Provided entries START
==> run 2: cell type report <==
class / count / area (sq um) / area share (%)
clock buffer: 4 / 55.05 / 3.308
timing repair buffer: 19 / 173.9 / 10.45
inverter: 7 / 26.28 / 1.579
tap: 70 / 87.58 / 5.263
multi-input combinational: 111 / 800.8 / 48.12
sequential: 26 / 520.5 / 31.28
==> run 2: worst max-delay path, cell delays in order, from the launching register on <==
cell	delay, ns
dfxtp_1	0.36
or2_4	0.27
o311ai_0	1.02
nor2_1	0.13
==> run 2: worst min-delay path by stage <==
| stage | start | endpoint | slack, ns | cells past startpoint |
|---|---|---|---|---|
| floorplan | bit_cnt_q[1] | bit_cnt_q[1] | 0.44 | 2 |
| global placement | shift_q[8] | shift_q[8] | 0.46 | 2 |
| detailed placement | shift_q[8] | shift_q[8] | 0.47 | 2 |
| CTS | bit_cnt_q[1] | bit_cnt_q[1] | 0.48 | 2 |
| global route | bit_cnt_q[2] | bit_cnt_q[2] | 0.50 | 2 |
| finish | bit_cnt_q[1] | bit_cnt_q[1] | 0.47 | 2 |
$ cat src/rtl/instruction_fetch_sequencer.sv
// -----------------------------------------------------------------------------
// instruction_fetch_sequencer
// Owns the architectural PC. Issues one instruction-memory read at a time,
// presents each fetched word with its PC to decode, and applies redirects from
// the jump/branch units, cancelling any in-flight or held fetch. A redirect to
// a target that is not 4-byte aligned halts fetch and raises a sticky error.
//
// Ports
//   clk, reset                  clock, synchronous active-high reset
//   redirect_valid/_target      resolved control transfer and its new PC
//   imem_request_*              read request (valid/ready) and word address
//   imem_response_*             returned instruction word
//   instruction_valid/_ready    handshake to decode
//   instruction                 held instruction word
//   instruction_program_counter PC of the held instruction
//   misaligned_jump_error       sticky misaligned-redirect flag
// -----------------------------------------------------------------------------
module instruction_fetch_sequencer
  import instruction_fetch_sequencer_pkg::*;
#(
  parameter logic [31:0] RESET_VECTOR = 32'h0000_0000
) (
  input  logic        clk,
  input  logic        reset,
  input  logic        redirect_valid,
  input  logic [31:0] redirect_target,
  output logic        imem_request_valid,
  input  logic        imem_request_ready,
  output logic [31:0] imem_request_address,
  input  logic        imem_response_valid,
  input  logic [31:0] imem_response_data,
  output logic        instruction_valid,
  input  logic        instruction_ready,
  output logic [31:0] instruction,
  output logic [31:0] instruction_program_counter,
  output logic        misaligned_jump_error
);

  fetch_state_e state, state_next;
  logic [31:0]  pc, pc_next;
  logic         discard, discard_next;
  logic         error_next;
  logic         capture;
  logic         request_fire;
  logic         redirect_ok;
  logic         redirect_bad;

  // The request valid register mirrors "state is FETCH" except while reset is
  // held, so valid reads 0 during reset and rises the first cycle after.
  assign request_fire = imem_request_valid & imem_request_ready;
  assign redirect_ok  = redirect_valid &  is_aligned(redirect_target);
  assign redirect_bad = redirect_valid & ~is_aligned(redirect_target);

  // ---------------------------------------------------------------------------
  // Next-state / next-PC logic
  // ---------------------------------------------------------------------------
  always_comb begin
    // NOTE: every signal written here gets a default first; a path that leaves
    // one unassigned would infer a latch.
    state_next   = state;
    pc_next      = pc;
    discard_next = discard;
    error_next   = misaligned_jump_error;
    capture      = 1'b0;

    unique case (state)
      FETCH: begin
        if (redirect_ok) pc_next = redirect_target;
        if (request_fire) begin
          state_next   = WAIT;
          // The request just issued fetches the old PC; drop its response.
          discard_next = redirect_ok;
        end
      end

      WAIT: begin
        if (redirect_ok) begin
          pc_next = redirect_target;
          if (imem_response_valid) begin
            // Outstanding response arrives with the redirect: drop it now.
            state_next   = FETCH;
            discard_next = 1'b0;
          end else begin
            discard_next = 1'b1;
          end
        end else if (imem_response_valid) begin
          discard_next = 1'b0;
          if (discard) begin
            state_next = FETCH;
          end else begin
            capture    = 1'b1;
            state_next = HOLD;
          end
        end
      end

      HOLD: begin
        // A redirect wins over the sequential advance; a same-cycle accept
        // still counts as consumed by decode.
        if (redirect_ok) begin
          pc_next    = redirect_target;
          state_next = FETCH;
        end else if (instruction_ready) begin
          pc_next    = pc + INSTRUCTION_BYTES;
          state_next = FETCH;
        end
      end

      HALTED: ;

      default: state_next = HALTED;
    endcase

    if (redirect_bad) begin
      error_next   = 1'b1;
      state_next   = HALTED;
      discard_next = 1'b0;
    end
  end

  // ---------------------------------------------------------------------------
  // State and datapath registers
  // ---------------------------------------------------------------------------
  always_ff @(posedge clk) begin
    // NOTE: sequential state uses non-blocking assignments so every register
    // samples pre-edge values regardless of statement order.
    if (reset) begin
      state                       <= FETCH;
      pc                          <= RESET_VECTOR;
      discard                     <= 1'b0;
      misaligned_jump_error       <= 1'b0;
      imem_request_valid          <= 1'b0;
      instruction                 <= 32'h0;
      instruction_program_counter <= 32'h0;
    end else begin
      state                 <= state_next;
      pc                    <= pc_next;
      discard               <= discard_next;
      misaligned_jump_error <= error_next;
      imem_request_valid    <= (state_next == FETCH);
      if (capture) begin
        instruction                 <= imem_response_data;
        instruction_program_counter <= pc;
      end
    end
  end

  assign imem_request_address = pc;
  assign instruction_valid    = (state == HOLD);

endmodule
===== config.mk =====
export PLATFORM = sky130hd
export DESIGN_NAME = ovl_even_parity_encoder
export DESIGN_NICKNAME = d
export VERILOG_FILES = /design/src/rtl/ovl_even_parity_encoder.sv
export SDC_FILE = /design/constraint.sdc
export NUM_CORES = 1
export LEC_CHECK = 0
export ABC_AREA = 1
export ABC_CLOCK_PERIOD_IN_PS = 2100
export CELL_PAD_IN_SITES_DETAIL_PLACEMENT = 1
export CELL_PAD_IN_SITES_GLOBAL_PLACEMENT = 2
export CORE_MARGIN = 3
export CORE_UTILIZATION = 37
export CTS_CLUSTER_DIAMETER = 40
export DETAILED_ROUTE_END_ITERATION = 8
export DONT_BUFFER_PORTS = 1
export GPL_TIMING_DRIVEN = 0
export HOLD_SLACK_MARGIN = 0.08
export PLACE_DENSITY_LB_ADDON = 0.1
export SLEW_MARGIN = 0
export SYNTH_ARGS = -nofsm -noshare
export SYNTH_HDL_FRONTEND = slang
export SYNTH_SLANG_ARGS = --single-unit
export TNS_END_PERCENT = 5

===== constraint.sdc =====
create_clock -name clock -period 2.1 [get_ports clock]
set_input_delay 0.21 -clock clock [delete_from_list [all_inputs] [get_ports clock]]
set_output_delay 0.21 -clock clock [all_outputs]
set_load 0.01 [all_outputs]
### src/rtl/led_bnc_arbiter.sv
// Round-robin arbiter sharing the front-panel LEDs and BNC monitor outputs
// among NREQ status requesters. A granted 4-bit pattern is shown for
// HOLD_TICKS prescaler ticks; when idle, a 4-bit heartbeat counter is shown.
// Both output banks are active-low copies of the displayed value.
module led_bnc_arbiter #(
    parameter int NREQ       = 4,
    parameter int TICK_DIV   = 200000000,
    parameter int HOLD_TICKS = 2
) (
    input logic              clk,
    input logic              rst_in,
    led_bnc_arbiter_if.slave bus
);

    localparam int IW = (NREQ > 1) ? $clog2(NREQ) : 1;
    localparam int PW = (TICK_DIV > 1) ? $clog2(TICK_DIV) : 1;
    localparam int HW = $clog2(HOLD_TICKS + 1);

    localparam logic [PW-1:0] PRESC_LAST = PW'(TICK_DIV - 1);
    localparam logic [HW-1:0] HOLD_LAST  = HW'(HOLD_TICKS - 1);
    localparam logic [IW-1:0] LAST_INIT  = IW'(NREQ - 1);

    typedef enum logic [1:0] {
        ST_IDLE,
        ST_SHOW,
        ST_REL
    } state_t;

    state_t          state_q;
    logic [PW-1:0]   presc_q;
    logic            tick_q;
    logic [3:0]      hb_q;
    logic [3:0]      disp_q;
    logic [HW-1:0]   hold_q;
    logic [IW-1:0]   last_q;
    logic [NREQ-1:0] gnt_q;
    logic [NREQ-1:0] done_q;
    logic            busy_q;

    logic            tick_evt;
    logic            owner_req;
    logic [IW-1:0]   win_idx;
    logic [NREQ-1:0] win_oh;
    logic [3:0]      win_pat;

    // Pick the first set request at or after (last+1) mod NREQ, wrapping.
    // The candidate with the smallest forward distance from last+1 wins.
    function automatic logic [IW-1:0] rr_pick(input logic [NREQ-1:0] r,
                                              input logic [IW-1:0]   l);
        logic [IW-1:0] w;
        int            best_d;
        int            d;
        w      = l;
        best_d = NREQ;
        for (int i = 0; i < NREQ; i++) begin
            d = (i - int'(l) - 1 + 2 * NREQ) % NREQ;
            if (r[i] && (d < best_d)) begin
                best_d = d;
                w      = IW'(i);
            end
        end
        return w;
    endfunction

    // The tick event fires on the last prescaler count; the registered tick
    // output and every tick-driven counter update on the same edge.
    assign tick_evt  = (presc_q == PRESC_LAST);
    assign win_idx   = rr_pick(bus.req, last_q);
    // The owner still wants the display as long as its request is high.
    assign owner_req = |(bus.req & gnt_q);

    // Decode the winner into a one-hot grant and select its pattern.
    always_comb begin
        win_oh  = '0;
        win_pat = '0;
        for (int i = 0; i < NREQ; i++) begin
            if (int'(win_idx) == i) begin
                win_oh[i] = 1'b1;
                win_pat   = bus.pat[4*i +: 4];
            end
        end
    end

    // Control FSM with prescaler, heartbeat, hold counter and display register.
    always_ff @(posedge clk or negedge rst_in) begin
        if (!rst_in) begin
            state_q <= ST_IDLE;
            presc_q <= '0;
            tick_q  <= 1'b0;
            hb_q    <= '0;
            disp_q  <= '0;
            hold_q  <= '0;
            last_q  <= LAST_INIT;
            gnt_q   <= '0;
            done_q  <= '0;
            busy_q  <= 1'b0;
        end else begin
            done_q <= '0;
            tick_q <= tick_evt;
            if (tick_evt) begin
                presc_q <= '0;
            end else begin
                presc_q <= presc_q + 1'b1;
            end

            case (state_q)
                ST_IDLE: begin
                    if (|bus.req) begin
                        // Restart the prescaler so the hold spans exactly
                        // HOLD_TICKS*TICK_DIV cycles; no tick this cycle.
                        state_q <= ST_SHOW;
                        presc_q <= '0;
                        tick_q  <= 1'b0;
                        gnt_q   <= win_oh;
                        busy_q  <= 1'b1;
                        disp_q  <= win_pat;
                        hold_q  <= '0;
                        last_q  <= win_idx;
                    end else if (tick_evt) begin
                        hb_q   <= hb_q + 4'd1;
                        disp_q <= hb_q + 4'd1;
                    end else begin
                        disp_q <= hb_q;
                    end
                end
                ST_SHOW: begin
                    if (!owner_req) begin
                        // Abort wins over a completion landing on the same cycle.
                        state_q <= ST_IDLE;
                        gnt_q   <= '0;
                        busy_q  <= 1'b0;
                        disp_q  <= hb_q;
                    end else if (tick_evt) begin
                        hold_q <= hold_q + 1'b1;
                        if (hold_q == HOLD_LAST) begin
                            state_q <= ST_REL;
                            done_q  <= gnt_q;
                            gnt_q   <= '0;
                            busy_q  <= 1'b0;
                            disp_q  <= hb_q;
                        end
                    end
                end
                ST_REL: begin
                    state_q <= ST_IDLE;
                    disp_q  <= hb_q;
                end
                default: begin
                    state_q <= ST_IDLE;
                end
            endcase
        end
    end

    assign bus.gnt  = gnt_q;
    assign bus.done = done_q;
    assign bus.busy = busy_q;
    assign bus.tick = tick_q;
    assign bus.leds = ~disp_q;
    assign bus.bnc  = ~disp_q;
    assign bus.gnd  = 4'hF;

endmodule

### src/flat_wrapper.sv
// flat-port wrapper written by rule: the top's interface ports become plain ports
module led_bnc_arbiter_flat 
#(
    parameter int NREQ       = 4,
    parameter int TICK_DIV   = 200000000,
    parameter int HOLD_TICKS = 2
)
  (clk, rst_in, bus_req, bus_pat, bus_gnt, bus_done, bus_busy, bus_tick, bus_leds, bus_bnc, bus_gnd);
  led_bnc_arbiter_if #(.NREQ(NREQ)) bus_i ();
  input logic clk;
  input logic rst_in;
  input wire logic [$bits(bus_i.req)-1:0] bus_req;
  input wire logic [$bits(bus_i.pat)-1:0] bus_pat;
  output wire logic [$bits(bus_i.gnt)-1:0] bus_gnt;
  output wire logic [$bits(bus_i.done)-1:0] bus_done;
  output wire logic [$bits(bus_i.busy)-1:0] bus_busy;
  output wire logic [$bits(bus_i.tick)-1:0] bus_tick;
  output wire logic [$bits(bus_i.leds)-1:0] bus_leds;
  output wire logic [$bits(bus_i.bnc)-1:0] bus_bnc;
  output wire logic [$bits(bus_i.gnd)-1:0] bus_gnd;
  assign bus_i.req = bus_req;
  assign bus_i.pat = bus_pat;
  assign bus_gnt = bus_i.gnt;
  assign bus_done = bus_i.done;
  assign bus_busy = bus_i.busy;
  assign bus_tick = bus_i.tick;
  assign bus_leds = bus_i.leds;
  assign bus_bnc = bus_i.bnc;
  assign bus_gnd = bus_i.gnd;
  led_bnc_arbiter #(.NREQ(NREQ), .TICK_DIV(TICK_DIV), .HOLD_TICKS(HOLD_TICKS)) u_core (.clk(clk), .rst_in(rst_in), .bus(bus_i));
endmodule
Provided entries END
# [What the task requires]
Find the line that contains "assign bus_bnc = bus_i.bnc;". Copy it and every line after it to the end of the records, exactly, and nothing more.

# [Output for this task]
  assign bus_bnc = bus_i.bnc;
  assign bus_gnd = bus_i.gnd;
  led_bnc_arbiter #(.NREQ(NREQ), .TICK_DIV(TICK_DIV), .HOLD_TICKS(HOLD_TICKS)) u_core (.clk(clk), .rst_in(rst_in), .bus(bus_i));
endmodule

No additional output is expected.